The present translational study aimed to verify whether serial F-18-FDG PET/CT predicts doxorubicin cardiotoxicity. Methods: Fifteen athymic mice were treated intravenously with saline (n = 5) or with 5 or 7.5 mg of doxorubicin per kilogram (n = 5 each) and underwent dynamic small-animal PET beforehand and afterward to estimate left ventricular (LV) metabolic rate of glucose (MRGlu).

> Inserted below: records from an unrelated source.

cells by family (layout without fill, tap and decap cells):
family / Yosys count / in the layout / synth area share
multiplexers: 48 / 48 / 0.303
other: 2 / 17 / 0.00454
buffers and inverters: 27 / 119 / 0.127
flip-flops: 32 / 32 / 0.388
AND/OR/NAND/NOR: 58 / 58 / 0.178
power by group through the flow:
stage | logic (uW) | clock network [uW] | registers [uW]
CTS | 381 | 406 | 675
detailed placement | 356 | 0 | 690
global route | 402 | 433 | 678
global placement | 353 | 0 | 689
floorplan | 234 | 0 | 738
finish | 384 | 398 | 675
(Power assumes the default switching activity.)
==> config.mk <==
export PLATFORM = sky130hd
export DESIGN_NAME = iwf_ctrl
export DESIGN_NICKNAME = d
export VERILOG_FILES = /design/src/rtl/core/iwf_pkg.sv /design/src/rtl/core/iwf_ctrl.sv
export SDC_FILE = /design/constraint.sdc
export NUM_CORES = 1
export LEC_CHECK = 0
export BUFFER_PORTS_ARGS = -buffer_cell sky130_fd_sc_hd__buf_2
export CORE_UTILIZATION = 50
export CTS_CLUSTER_SIZE = 14
export DETAILED_ROUTE_END_ITERATION = 12
export PLACE_DENSITY = 0.81
export SYNTH_ARGS = -nofsm -noshare
export SYNTH_HDL_FRONTEND = slang
export SYNTH_SLANG_ARGS = --single-unit
export TNS_END_PERCENT = 5
==> constraint.sdc <==
create_clock -name i_clk -period 2.5 [get_ports i_clk]
set_input_delay 0.125 -clock i_clk [delete_from_list [all_inputs] [get_ports i_clk]]
set_output_delay 0.125 -clock i_clk [all_outputs]
set_load 0.03 [all_outputs]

Thereafter, we retrospectively identified 69 patients who had been successfully treated with a regimen of doxorubicin, bleomycin, vinblastine, and dacarbazine for Hodgkin disease (HD) and had undergone 4 consecutive F-18-FDG PET/CT scans. Volumes of interest were drawn on LV myocardium to quantify mean SUV. All patients were subsequently interviewed by telephone (median follow-up, 30 mo); 36 of them agreed to undergo electrocardiography and transthoracic echocardiography. Results: In mice, LV MRGlu was 17.9 +/- 6 4.4 nmol x min(-1) x g(-1) at baseline. Doxorubicin selectively and dose-dependently increased this value in the standard-dose (27.9 +/- 6 9 nmol x min(-1) x g(-1), P < 0.05 vs. controls) and high-dose subgroups (37.2 +/- 6 7.8 nmol x min(-1) x g(-1), P < 0.01 vs. controls, p < 0.05 vs. standard-dose). In HD patients, LV SUV showed a progressive increase during doxorubicin treatment that persisted at follow-up. New-onset cardiac abnormalities appeared in 11 of 36 patients (31%). In these subjects, pretherapy LV SUV was markedly lower with respect to the remaining patients (1.53 +/- 0.9 vs. 3.34 +/- 2.54, respectively, P < 0.01). Multivariate analysis confirmed the predictive value of baseline LV SUV for subsequent cardiac abnormalities. Conclusion: Doxorubicin dosedependently increases LV MRGlu, particularly in the presence of low baseline F-18-FDG uptake. These results imply that low myocardial F-18-FDG uptake before the initiation of doxorubicin chemotherapy in HD patients may predict the development of chemotherapy-induced cardiotoxicity, suggesting that prospective clinical trials are warranted to test this hypothesis.